Welcome. That's the way I can also contribute to the IRIS community. If you find that the test program is useful as an example, please feel free to put it as one of the IRIS example.

Correct me if I am wrong: websocket + http is horizontally scalable if the solution does not require broadcast capability. Imagine that we are going to create a real time map in game, where a user's realtime activity will be broadcasted to nearby users. If we have multiple websocket servers and they do not connect to each other, we will encounter a case that an update cannot be broadcasted to all nearby users, because they are served by different websocket servers. To solve the problem, I can only think of a two-layer arhitecture: create a parent Websocket server and all others are connected to it. Every broadcast message will be passed to the parent server, which will then be broadcasted to all other web socket servers. Such a solution is workable, but not elegant enough.

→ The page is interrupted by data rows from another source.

File: config.mk
export PLATFORM = sky130hd
export DESIGN_NAME = copro_link_ctrl
export DESIGN_NICKNAME = d
export VERILOG_FILES = /design/src/rtl/copro_pkg.sv /design/src/rtl/copro_sync.sv /design/src/rtl/copro_strap.sv /design/src/rtl/copro_xfer.sv /design/src/rtl/copro_link_ctrl.sv
export SDC_FILE = /design/constraint.sdc
export NUM_CORES = 1
export LEC_CHECK = 0
export BUFFER_PORTS_ARGS = -buffer_cell sky130_fd_sc_hd__buf_2
export CORE_UTILIZATION = 30
export DETAILED_ROUTE_END_ITERATION = 8
export GPL_ROUTABILITY_DRIVEN = 1
export SLEW_MARGIN = 0
export SYNTH_ARGS = -nofsm -noshare
export SYNTH_HDL_FRONTEND = slang
export SYNTH_SLANG_ARGS = --single-unit
File: constraint.sdc
create_clock -name clk -period 1.2 [get_ports clk]
set_input_delay 0.3 -clock clk [delete_from_list [all_inputs] [get_ports clk]]
set_output_delay 0.3 -clock clk [all_outputs]
set_load 0.01 [all_outputs]
File: src/rtl/copro_pkg.sv
package copro_pkg;

  typedef enum logic [1:0] {
    CLS_STACK = 2'd0,
    CLS_WAIT  = 2'd1,
    CLS_INIT  = 2'd2,
    CLS_CLREX = 2'd3
  } instr_cls_e;

  typedef enum logic {
    XS_IDLE = 1'b0,
    XS_ACT  = 1'b1
  } xfer_state_e;

  // Classes allowed to issue while the coprocessor is busy
  function automatic logic cls_exempt(instr_cls_e c);
    return (c == CLS_INIT) || (c == CLS_CLREX);
  endfunction

  // Issue permission from class, validity and synchronized busy
  function automatic logic issue_rule(logic valid, instr_cls_e c, logic busy_act);
    return valid && (cls_exempt(c) || !busy_act);
  endfunction

endpackage

File: src/rtl/copro_sync.sv
module copro_sync #(
  parameter int WIDTH  = 3,
  parameter int STAGES = 2
) (
  input  logic             clk,
  input  logic [WIDTH-1:0] d,
  output logic [WIDTH-1:0] q
);

  logic [WIDTH-1:0] stage [STAGES];

  for (genvar g = 0; g < STAGES; g++) begin : g_stage
    if (g == 0) begin : g_first
      always_ff @(posedge clk) stage[0] <= d;
    end else begin : g_next
      always_ff @(posedge clk) stage[g] <= stage[g-1];
    end
  end

  assign q = stage[STAGES-1];

endmodule

File: src/rtl/copro_strap.sv
module copro_strap #(
  parameter int TYPE_DLY = 4
) (
  input  logic clk,
  input  logic rst,
  input  logic busy_act_s,
  input  logic err_act_s,
  output logic selftest_req,
  output logic type32,
  output logic strap_valid
);

  localparam int CW = $clog2(TYPE_DLY + 1);
  localparam logic [CW-1:0] LAST = CW'(TYPE_DLY - 1);

  logic [CW-1:0] cnt_q;
  logic          st_done_q;

  always_ff @(posedge clk) begin
    if (rst) begin
      cnt_q        <= '0;
      st_done_q    <= 1'b0;
      selftest_req <= 1'b0;
      type32       <= 1'b0;
      strap_valid  <= 1'b0;
    end else begin
      if (!st_done_q) begin
        selftest_req <= busy_act_s;
        st_done_q    <= 1'b1;
      end
      if (!strap_valid) begin
        cnt_q <= cnt_q + 1'b1;
        if (cnt_q == LAST) begin
          type32      <= err_act_s;
          strap_valid <= 1'b1;
        end
      end
    end
  end

  AST_STRAP_HELD: assert property (@(posedge clk) disable iff (rst)
    strap_valid |=> strap_valid && $stable(type32));
  AST_SELFTEST_HELD: assert property (@(posedge clk) disable iff (rst)
    st_done_q |=> $stable(selftest_req));

endmodule

File: src/rtl/copro_xfer.sv
module copro_xfer
  import copro_pkg::*;
(
  input  logic clk,
  input  logic rst,
  input  logic enable,
  input  logic req_s,
  input  logic stored_dir,
  input  logic type32,
  input  logic xfer_done,
  output logic xfer_start,
  output logic xfer_busy,
  output logic xfer_dir,
  output logic xfer_wide,
  output logic bs16_ignore
);

  xfer_state_e st_q;
  logic        launch;

  assign launch = (st_q == XS_IDLE) && enable && req_s;

  always_ff @(posedge clk) begin
    if (rst) begin
      st_q       <= XS_IDLE;
      xfer_start <= 1'b0;
      xfer_dir   <= 1'b0;
      xfer_wide  <= 1'b0;
    end else begin
      xfer_start <= launch;
      case (st_q)
        XS_IDLE: if (launch) begin
          st_q      <= XS_ACT;
          xfer_dir  <= stored_dir;
          xfer_wide <= type32;
        end
        XS_ACT: if (xfer_done) begin
          st_q      <= XS_IDLE;
          xfer_wide <= 1'b0;
        end
        default: st_q <= XS_IDLE;
      endcase
    end
  end

  assign xfer_busy   = (st_q == XS_ACT);
  assign bs16_ignore = xfer_busy;

  AST_START_ONE_CYCLE: assert property (@(posedge clk) disable iff (rst)
    xfer_start |=> !xfer_start);
  AST_NO_RESTART: assert property (@(posedge clk) disable iff (rst)
    xfer_busy && !xfer_done |=> xfer_busy && !xfer_start);
  AST_DIR_STABLE: assert property (@(posedge clk) disable iff (rst)
    xfer_busy && !xfer_start |-> $stable(xfer_dir));
  AST_START_BUSY: assert property (@(posedge clk) disable iff (rst)
    xfer_start |-> xfer_busy);

endmodule

File: src/rtl/copro_link_ctrl.sv
module copro_link_ctrl
  import copro_pkg::*;
#(
  parameter int SYNC_STAGES = 2,
  parameter int TYPE_DLY    = 4
) (
  input  logic       clk,
  input  logic       rst,
  input  logic       instr_valid,
  input  logic [1:0] instr_class,
  input  logic       stored_dir,
  input  logic       busy_n,
  input  logic       error_n,
  input  logic       req,
  input  logic       xfer_done,
  output logic       issue_ok,
  output logic       xfer_start,
  output logic       xfer_busy,
  output logic       xfer_dir,
  output logic       xfer_wide,
  output logic       bs16_ignore,
  output logic       type32,
  output logic       selftest_req,
  output logic       strap_valid
);

  localparam int NSYNC = 3;

  logic [NSYNC-1:0] raw_pins, sync_pins;
  logic             busy_act_s, err_act_s, req_s;
  instr_cls_e       cls;

  assign raw_pins = {req, error_n, busy_n};

  copro_sync #(.WIDTH(NSYNC), .STAGES(SYNC_STAGES)) u_sync (
    .clk (clk),
    .d   (raw_pins),
    .q   (sync_pins)
  );

  assign busy_act_s = ~sync_pins[0];
  assign err_act_s  = ~sync_pins[1];
  assign req_s      =  sync_pins[2];

  copro_strap #(.TYPE_DLY(TYPE_DLY)) u_strap (
    .clk          (clk),
    .rst          (rst),
    .busy_act_s   (busy_act_s),
    .err_act_s    (err_act_s),
    .selftest_req (selftest_req),
    .type32       (type32),
    .strap_valid  (strap_valid)
  );

  assign cls      = instr_cls_e'(instr_class);
  assign issue_ok = strap_valid && !rst && issue_rule(instr_valid, cls, busy_act_s);

  copro_xfer u_xfer (
    .clk         (clk),
    .rst         (rst),
    .enable      (strap_valid),
    .req_s       (req_s),
    .stored_dir  (stored_dir),
    .type32      (type32),
    .xfer_done   (xfer_done),
    .xfer_start  (xfer_start),
    .xfer_busy   (xfer_busy),
    .xfer_dir    (xfer_dir),
    .xfer_wide   (xfer_wide),
    .bs16_ignore (bs16_ignore)
  );

  AST_ISSUE_NEEDS_STRAP: assert property (@(posedge clk) disable iff (rst)
    issue_ok |-> strap_valid);
  AST_STACK_GATE: assert property (@(posedge clk) disable iff (rst)
    issue_ok && !cls_exempt(cls) |-> !busy_act_s);
  AST_WIDE_MATCH: assert property (@(posedge clk) disable iff (rst)
    xfer_busy |-> xfer_wide == type32);
  AST_START_NEEDS_STRAP: assert property (@(posedge clk) disable iff (rst)
    xfer_start |-> strap_valid);

endmodule

# Word-level counts from Yosys, hierarchy flattened
# Memories as Yosys holds them, arrays and structs flattened.
# Index checks and enable logic that the tools add are counted.
# totals
reg_bits	11
mem_bits_rw	6
input_bits	10
wordCells	40
n_memories	1
# op_classes
add_sub_neg	1
eq_ne	5
muxes	9
bitwise	4
n_reduce_logical	11
# mem_list
memory	words	width	rd	rd_clocked_by_memory_dff	wr	line_no	text
u_sync.stage	2	3	2	0	2	copro_sync.sv:10	logic [WIDTH-1:0] stage [STAGES];
# ops
op	count
2-to-1 mux 1 bit	7
AND reduction 2 bit	3
logical AND 1 bit	5
== test 2 bit (second input constant)	2
inverter 1 bit	4
case mux 1 bit (2 select lines)	2
adder 3 x 1 -> 3 bit (second input constant)	1
== test 3 x 2 -> 1 bit (second input constant)	1
logical OR 1 bit	2
!= test 2 x 1 -> 1 bit (second input constant)	1
!= test 2 bit (second input constant)	1
logical NOT 1 bit	1

# Logic depth before layout (Yosys ltp)
# Gate-level depths: netlist of run 1.
# logic_depth
word_depth	5
depth_mapped	5
mapped_depth_nobuf	5

# Cells and area by module
# Synthesis of run 1 repeated with hierarchy kept, for this count alone.
# unflattened
cells_unflattened	53
hier_area_um2	589.3
# by_module_without_submodules
module	n_inst	cells_each	area_per_inst_um2	seq_area_each_um2
copro_strap	1	25	264.0	140.1
copro_xfer	1	14	157.7	80.1
copro_sync	1	9	142.6	120.1
copro_link_ctrl	1	5	25.0	0.0

# Worst setup path after synthesis of run 1
# No wires, ideal clock.
# synth_timing
path_kind	reg-to-reg
startpoint	register u_strap.cnt_q[0]
endpoint	register u_strap.type32
setup_ns	0.119
arrival_ns	0.940
setup_slack_ns	0.141
path_stages_with_launch	6
n_path_buf	0
synth_period_minus_slack_ns	1.059
cell_sequence	dfxtp_1 ha_1 ha_1 nor2b_4 nor2_1 a211oi_2
# synth_via
elab_chain_len	2
# synth_rtl
element	line_no	text
from (decl)	copro_strap.sv:16	logic [CW-1:0] cnt_q;
from (signal assigned)	copro_strap.sv:32	cnt_q <= cnt_q + 1'b1;
== test 3 x 2 -> 1 bit	copro_strap.sv:33	if (cnt_q == LAST) begin
AND reduction 2 bit (no line)	n/a	
to (signal assigned)	copro_strap.sv:34	type32 <= err_act_s;
to (decl)	copro_strap.sv:9	output logic type32,
# Every way passes these cells.
# A chain may end at the register's enable or synchronous reset.

==> run metrics, run 1 <==
IO Count=19; post-synthesis sequential area ratio=0.600; worst vdd ir=989 uV; total global routing overflow=0; wire per inst=8.90 um; share of layout cells above drive strength 1=0.435; RSZ-0062 raised after global routing=yes; min Tclk post-route=1260 ps; Reg2Reg Launch Point=u_strap.cnt_q[0]; routed wire length=837 um; PD cells=1540 mW/mm^2; status=finished, violations left; TritonCTS clock tree=done; Die ar.=0.00207 mm^2; Setup-failing EPs final=1; Max Fclk=792 MHz; dpl hpwl=607 um; hold path endpoint=u_sync.stage[0][1]; final number of hold-violating endpoints=0; Initial DRC Count=2; first-pass GRT wire length=1.30 mm; vias in the first global route=319; crit path kind=register to output port; core region area=0.00175 mm^2; failing checks=negative setup slack; worst hold start=error_n; IO buf count=17; CTS Buf Count=3; CTS root buffer=clkbuf_4; clk slew on worst S/H paths=100 ps; placed cells=90; Core Util, Final=0.406; Clock Tree Buf Depth=2; dpl ws=52.5 ps; number of setup buffers added after CTS=0; max-slew violations=0; Initial Utilization=0.325; FP Rows=15; Post-route DRC=0; Die Span Y=45.5 um; Clock Latency Late Sink=290 ps; Gate Count Post-Synth=49; initial antenna violation count=0; skew final=5.08 ps; Yosys reg bits=17; Sink Count=17; pin count of the biggest net entering global routing=12; Worst Tran Pin Value=122 ps; R2R setup slack=70 ps; Area Overhead vs Synth=25.2%; Die Span X=45.5 um; number of fill cells=186; Hold Path Depth=1; Hold WC Path Type=input port to register; Syn Area/Cell=11.6 um^2; H-tree depth=1; critical path required time=900 ps; total global-route track usage=0.0924; Avg Vias per Cell=4.05; via count=381; number of antenna cells inserted=0; post-synthesis cell type count=16; Maximum Capacitance Violations=0; WHS=104 ps; Worst EP arrival=960 ps; leak pwr=0.000357 uW; reg-to-reg endpoint=u_strap.type32; Non-Filler Instances=94; R2R depth=4; final worst setup slack=-61.9 ps; Tcrit/Tclk final=1.05; syn_nets=61; hold buffer count at cts=0; DRT antenna net count=0; nets=82; startpoint types=register; Rel. slew slack=0.916; Syn Std Cell Area=567 um^2; Final Total Pwr=1090 uW; routability cong.=0.579; crit-path max FO=2; Warnings, synthesis=0; 1st-pass router iterations=4; Critical Path End Type=output port
[metrics by stage]
stage | setup TNS, ps | area (um^2)
3_5_place_dp | 0 | 674
2_1_floorplan | 0 | 567
5_1_grt | -119 | 709
4_1_cts | -79.6 | 706
3_3_place_gp | 0 | 674
6_report | -61.9 | 709
[synthesized netlist by cell type]
master,instances,share of area
nand2b_1,1,0.011
nor2b_4,1,0.024
o2111a_1,1,0.020
ha_1,2,0.044
a21oi_1,3,0.026
buf_6,1,0.020
xor2_1,1,0.015
dfxtp_1,17,0.60
inv_1,2,0.013
mux2i_1,3,0.053
a211oi_2,1,0.022
nor2_1,12,0.079
nand3b_4,1,0.035
a21boi_0,1,0.013
buf_2,1,0.0088
buf_4,1,0.013
[kinds of logic (layout without fill, tap and decap cells)]
kind of cell,after synthesis,count (layout),share of synthesized area
DFF,17,17,0.600
xor gates and xnor gates,1,1,0.0155
adders and majority gates,2,2,0.0441
muxes,3,3,0.0530
buffers and inverters,5,25,0.0552
and+or+nand+nor,15,15,0.150
AOI/OAI and AO/OA,6,6,0.0817
[registers in the layout, indices dropped and copies added, names as in the netlist]
name                  count
u_strap.type32            1
u_xfer.xfer_wide          1
u_xfer.xfer_dir           1
u_xfer.xfer_start         1
u_strap.st_done_q         1
u_strap.selftest_req      1
u_xfer.bs16_ignore        1
u_strap.strap_valid       1
u_strap.cnt_q             3
u_sync.stage              6
[worst max-delay path, stage by stage, from the launching register on]
cell      delay (ps)
dfxtp_2          330
o2111a_1         220
buf_2            130
**config.mk**
```make
export PLATFORM = sky130hd
export DESIGN_NAME = tmr_bank_apb
export DESIGN_NICKNAME = d
export VERILOG_FILES = /design/src/rtl/tmr_pkg.sv /design/src/rtl/tmr_apb_fsm.sv /design/src/rtl/tmr_channel.sv /design/src/rtl/tmr_bank_apb.sv
export SDC_FILE = /design/constraint.sdc
export NUM_CORES = 1
export LEC_CHECK = 0
export CORE_ASPECT_RATIO = 1.25
export CORE_MARGIN = 2
export CORE_UTILIZATION = 35
export CTS_BUF_LIST = sky130_fd_sc_hd__clkbuf_8
export CTS_CLUSTER_DIAMETER = 30
export DETAILED_ROUTE_END_ITERATION = 16
export PLACE_DENSITY_LB_ADDON = 0.05
export SETUP_SLACK_MARGIN = 0.02
export SLEW_MARGIN = 10
export SYNTH_ARGS = -nofsm -noshare
export SYNTH_HDL_FRONTEND = slang
export SYNTH_SLANG_ARGS = --single-unit
```
**constraint.sdc**
```tcl
create_clock -name pclk -period 7.28 [get_ports pclk]
set_clock_uncertainty 0.15 [all_clocks]
set_input_delay 0.728 -clock pclk [delete_from_list [all_inputs] [get_ports pclk]]
set_output_delay 0.728 -clock pclk [all_outputs]
set_load 0.01 [all_outputs]
```
**src/rtl/wmc_pkg.sv**
```systemverilog
package wmc_pkg;
  localparam int unsigned DATA_W   = 32;
  localparam int unsigned LANE_W   = 8;
  localparam int unsigned BLK_COLS = 8;
  localparam int unsigned COL_W    = 8;
endpackage

```
**src/rtl/wmc_mask_reg.sv**
```systemverilog
module wmc_mask_reg #(
  parameter int unsigned W = 32
) (
  input  logic         clk_i,
  input  logic         rst_ni,
  input  logic         load_i,
  input  logic [W-1:0] d_i,
  output logic [W-1:0] q_o
);
  always_ff @(posedge clk_i or negedge rst_ni) begin
    if (!rst_ni)     q_o <= '1;
    else if (load_i) q_o <= d_i;
  end

  AST_MASK_LOAD: assert property (@(posedge clk_i) disable iff (!rst_ni)
    load_i |=> q_o == $past(d_i));
  AST_MASK_HOLD: assert property (@(posedge clk_i) disable iff (!rst_ni)
    !load_i |=> $stable(q_o));
endmodule

```
**src/rtl/wmc_lane.sv**
```systemverilog
module wmc_lane #(
  parameter int unsigned LANE_W   = 8,
  parameter int unsigned BLK_COLS = 8
) (
  input  logic                         clk_i,
  input  logic                         rst_ni,
  input  logic                         dqm_i,
  input  logic [LANE_W-1:0]            dq_i,
  input  logic [LANE_W-1:0]            mterm_i,
  output logic [LANE_W-1:0]            norm_en_o,
  output logic [BLK_COLS*LANE_W-1:0]   blk_en_o
);
  logic [LANE_W-1:0] lane_pass;
  assign lane_pass = dqm_i ? '0 : mterm_i;
  assign norm_en_o = lane_pass;

  // one DQ bit of this lane opens one column of the block
  for (genvar c = 0; c < BLK_COLS; c++) begin : g_col
    assign blk_en_o[c*LANE_W +: LANE_W] = dq_i[c] ? lane_pass : '0;
  end

  initial begin
    assert (LANE_W >= BLK_COLS) else $error("lane narrower than block");
  end

  AST_DQM_KILL: assert property (@(posedge clk_i) disable iff (!rst_ni)
    dqm_i |-> (blk_en_o == '0 && norm_en_o == '0));
endmodule

```
**src/rtl/wmc_top.sv**
```systemverilog
module wmc_top
  import wmc_pkg::*;
#(
  parameter int unsigned DATA_W_P   = DATA_W,
  parameter int unsigned LANE_W_P   = LANE_W,
  parameter int unsigned BLK_COLS_P = BLK_COLS,
  parameter int unsigned COL_W_P    = COL_W,
  localparam int unsigned NLANES    = DATA_W_P / LANE_W_P,
  localparam int unsigned BLK_SH    = $clog2(BLK_COLS_P),
  localparam int unsigned CEN_W     = BLK_COLS_P * DATA_W_P
) (
  input  logic                clk_i,
  input  logic                rst_ni,
  input  logic                load_mask_i,
  input  logic                wr_i,
  input  logic                blk_wr_i,
  input  logic                masked_i,
  input  logic [COL_W_P-1:0]  col_i,
  input  logic [NLANES-1:0]   dqm_i,
  input  logic [DATA_W_P-1:0] dq_i,
  output logic                valid_o,
  output logic                blk_o,
  output logic [COL_W_P-1:0]  col_o,
  output logic [DATA_W_P-1:0] wr_en_o,
  output logic [CEN_W-1:0]    col_en_o
);
  logic [DATA_W_P-1:0] mask_q, mterm, norm_en;
  logic [CEN_W-1:0]    blk_en;

  wmc_mask_reg #(.W(DATA_W_P)) u_mask (
    .clk_i (clk_i),
    .rst_ni(rst_ni),
    .load_i(load_mask_i),
    .d_i   (dq_i),
    .q_o   (mask_q)
  );

  // register read before load: same-cycle write sees old mask
  assign mterm = masked_i ? mask_q : '1;

  for (genvar l = 0; l < NLANES; l++) begin : g_lane
    logic [BLK_COLS_P*LANE_W_P-1:0] lane_blk;
    wmc_lane #(.LANE_W(LANE_W_P), .BLK_COLS(BLK_COLS_P)) u_lane (
      .clk_i    (clk_i),
      .rst_ni   (rst_ni),
      .dqm_i    (dqm_i[l]),
      .dq_i     (dq_i[l*LANE_W_P +: LANE_W_P]),
      .mterm_i  (mterm[l*LANE_W_P +: LANE_W_P]),
      .norm_en_o(norm_en[l*LANE_W_P +: LANE_W_P]),
      .blk_en_o (lane_blk)
    );
    for (genvar c = 0; c < BLK_COLS_P; c++) begin : g_map
      assign blk_en[c*DATA_W_P + l*LANE_W_P +: LANE_W_P] =
        lane_blk[c*LANE_W_P +: LANE_W_P];
    end
  end

  logic               any_wr, norm_wr;
  logic [COL_W_P-1:0] base_col;
  assign any_wr   = wr_i | blk_wr_i;
  assign norm_wr  = wr_i & ~blk_wr_i;
  assign base_col = {col_i[COL_W_P-1:BLK_SH], {BLK_SH{1'b0}}};

  always_ff @(posedge clk_i or negedge rst_ni) begin
    if (!rst_ni) begin
      valid_o  <= 1'b0;
      blk_o    <= 1'b0;
      col_o    <= '0;
      wr_en_o  <= '0;
      col_en_o <= '0;
    end else begin
      valid_o  <= any_wr;
      blk_o    <= blk_wr_i;
      col_o    <= blk_wr_i ? base_col : (wr_i ? col_i : '0);
      wr_en_o  <= norm_wr  ? norm_en : '0;
      col_en_o <= blk_wr_i ? blk_en  : '0;
    end
  end

  AST_VALID_FOLLOWS: assert property (@(posedge clk_i) disable iff (!rst_ni)
    any_wr |=> valid_o);
  AST_UNMASKED_FULL: assert property (@(posedge clk_i) disable iff (!rst_ni)
    (norm_wr && !masked_i && dqm_i == '0) |=> wr_en_o == '1);
  AST_BASE_ALIGN: assert property (@(posedge clk_i) disable iff (!rst_ni)
    blk_o |-> col_o[BLK_SH-1:0] == '0);
  AST_BLK_PRIO: assert property (@(posedge clk_i) disable iff (!rst_ni)
    blk_wr_i |=> (blk_o && wr_en_o == '0));
  AST_IDLE_ZERO: assert property (@(posedge clk_i) disable iff (!rst_ni)
    !valid_o |-> (!blk_o && col_o == '0 && wr_en_o == '0 && col_en_o == '0));
endmodule

```
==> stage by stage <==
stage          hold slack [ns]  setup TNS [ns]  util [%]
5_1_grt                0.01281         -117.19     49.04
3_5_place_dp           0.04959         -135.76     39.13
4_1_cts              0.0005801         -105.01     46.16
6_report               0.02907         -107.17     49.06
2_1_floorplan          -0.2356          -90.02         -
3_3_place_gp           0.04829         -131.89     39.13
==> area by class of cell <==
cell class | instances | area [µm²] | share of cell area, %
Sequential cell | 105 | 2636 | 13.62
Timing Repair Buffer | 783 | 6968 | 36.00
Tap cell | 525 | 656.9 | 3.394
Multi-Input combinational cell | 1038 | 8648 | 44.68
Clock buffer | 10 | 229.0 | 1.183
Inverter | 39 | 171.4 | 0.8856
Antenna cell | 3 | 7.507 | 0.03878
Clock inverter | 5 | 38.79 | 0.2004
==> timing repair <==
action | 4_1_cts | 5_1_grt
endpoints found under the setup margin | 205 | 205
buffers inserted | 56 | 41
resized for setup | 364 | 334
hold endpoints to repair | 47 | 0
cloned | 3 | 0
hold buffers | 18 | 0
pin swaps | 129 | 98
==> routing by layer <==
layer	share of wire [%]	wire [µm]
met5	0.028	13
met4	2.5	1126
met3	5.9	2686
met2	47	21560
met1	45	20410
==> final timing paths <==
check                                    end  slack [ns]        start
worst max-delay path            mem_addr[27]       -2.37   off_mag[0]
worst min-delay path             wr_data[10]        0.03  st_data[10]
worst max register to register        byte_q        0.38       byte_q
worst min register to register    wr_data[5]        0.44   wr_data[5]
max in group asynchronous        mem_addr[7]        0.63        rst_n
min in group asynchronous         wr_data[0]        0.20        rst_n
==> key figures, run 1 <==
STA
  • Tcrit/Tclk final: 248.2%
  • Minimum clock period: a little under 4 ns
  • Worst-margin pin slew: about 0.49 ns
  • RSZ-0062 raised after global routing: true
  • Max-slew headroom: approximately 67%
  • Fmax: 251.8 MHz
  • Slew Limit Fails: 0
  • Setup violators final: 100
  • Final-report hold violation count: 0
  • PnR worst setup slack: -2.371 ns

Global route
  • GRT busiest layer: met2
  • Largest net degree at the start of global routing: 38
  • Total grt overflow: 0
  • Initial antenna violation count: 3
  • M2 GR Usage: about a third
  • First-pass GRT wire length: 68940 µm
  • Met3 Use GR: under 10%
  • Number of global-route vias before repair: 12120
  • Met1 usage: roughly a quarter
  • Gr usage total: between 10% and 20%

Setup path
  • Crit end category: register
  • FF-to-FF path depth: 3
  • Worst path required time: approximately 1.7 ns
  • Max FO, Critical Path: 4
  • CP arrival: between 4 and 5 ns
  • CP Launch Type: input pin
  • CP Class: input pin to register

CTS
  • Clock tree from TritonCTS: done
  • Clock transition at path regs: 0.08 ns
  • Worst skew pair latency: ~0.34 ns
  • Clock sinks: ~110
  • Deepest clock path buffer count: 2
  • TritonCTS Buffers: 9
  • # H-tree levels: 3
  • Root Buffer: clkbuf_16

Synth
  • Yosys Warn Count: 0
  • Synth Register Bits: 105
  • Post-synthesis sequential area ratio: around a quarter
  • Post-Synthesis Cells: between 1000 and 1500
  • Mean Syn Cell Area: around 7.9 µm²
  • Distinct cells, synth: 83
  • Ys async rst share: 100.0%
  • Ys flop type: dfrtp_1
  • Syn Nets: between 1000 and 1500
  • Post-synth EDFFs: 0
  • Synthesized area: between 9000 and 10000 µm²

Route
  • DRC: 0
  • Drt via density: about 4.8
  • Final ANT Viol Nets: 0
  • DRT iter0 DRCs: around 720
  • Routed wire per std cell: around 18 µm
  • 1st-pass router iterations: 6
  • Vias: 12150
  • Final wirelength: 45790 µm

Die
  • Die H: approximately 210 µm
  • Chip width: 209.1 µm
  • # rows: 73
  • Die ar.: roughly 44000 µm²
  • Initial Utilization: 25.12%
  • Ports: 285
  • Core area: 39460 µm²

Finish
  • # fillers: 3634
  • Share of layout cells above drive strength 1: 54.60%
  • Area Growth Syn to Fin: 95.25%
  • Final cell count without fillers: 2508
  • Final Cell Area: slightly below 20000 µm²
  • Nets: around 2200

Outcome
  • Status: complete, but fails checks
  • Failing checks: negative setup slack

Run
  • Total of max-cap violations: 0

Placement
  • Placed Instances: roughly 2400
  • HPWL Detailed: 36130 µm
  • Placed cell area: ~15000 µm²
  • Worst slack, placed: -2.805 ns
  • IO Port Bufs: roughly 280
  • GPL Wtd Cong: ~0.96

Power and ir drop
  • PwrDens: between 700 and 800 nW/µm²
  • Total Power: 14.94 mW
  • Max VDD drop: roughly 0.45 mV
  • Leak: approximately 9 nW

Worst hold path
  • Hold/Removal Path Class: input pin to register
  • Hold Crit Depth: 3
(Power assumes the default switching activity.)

ghost commented 7 years ago

If you find that the test program is useful as an example, please feel free to put it as one of the IRIS example.

I already did that on my local computer (:P), I'll commit the changes to the iris-contrib/examples repo too with your name below, but you can do a PR if you feel that you have time here.

create a parent Websocket server and all others are connected to it.

That's one solution but you don't win a lot because that server will have the same traffic and processes if it contains the full logic, a thing like this to work should have the minimal code and must escape fast, so I'm thinking a better solution a load balancer websocket server which will 'redirect' the user to one of the n (or the 'nearest' ) websocket servers and let them to do the job, so this websocket server will connect the user with the rest of the websocket servers, no the opposite, correct ?

antlaw commented 7 years ago

a load balancer websocket server which will 'redirect' the user to one of the n (or the 'nearest' ) websocket servers and let them to do the job

Here you may have an assumption that broadcast messages are sent to only a subset of users, but not all. The loadbalancer needs the logic to determine which websocket server to redirect to (the nearest one). We also need a logic to allow certain messages to be broadcasted to everyone. Let's take a look a use case:

In a multplayer online game, each player is located in a region of a map. They can move from one region to another. Things happened in a region has to be broadcasted to every players in that region. Also, messages from game master has to be broadcasted to every players.

In the above case, we actually have two challenges:

  1. How to arrange player connection so that they are in the same "region"? The load balancer needs to have logic to determine which websocket server should a player connect to. More, if a player moves from a region to another, there should be logic to disconnect from the old websocket server and then connect to a new one. Likely, the IRIS user has to implement the two logic himself, as the load balancer do not have the knowledge to do so.

  2. For system messages that have to be broadcasted to every player, every websocket server has to do the job.

The above use case is quite common. Says, in a stock market, an end-user needs to receives realtime stock quote of a particular stock symbol (says, NASDAQ:APPL), which is a logical partion like region mentioned above. At the same time, every end-user needs to receive market indices update (says, NASDAQ, and DOW changes), which are broadcast-to-all messages.

If load balancer solution exposes interfaces to allow programmer to implement the two logic above, then it works nicely.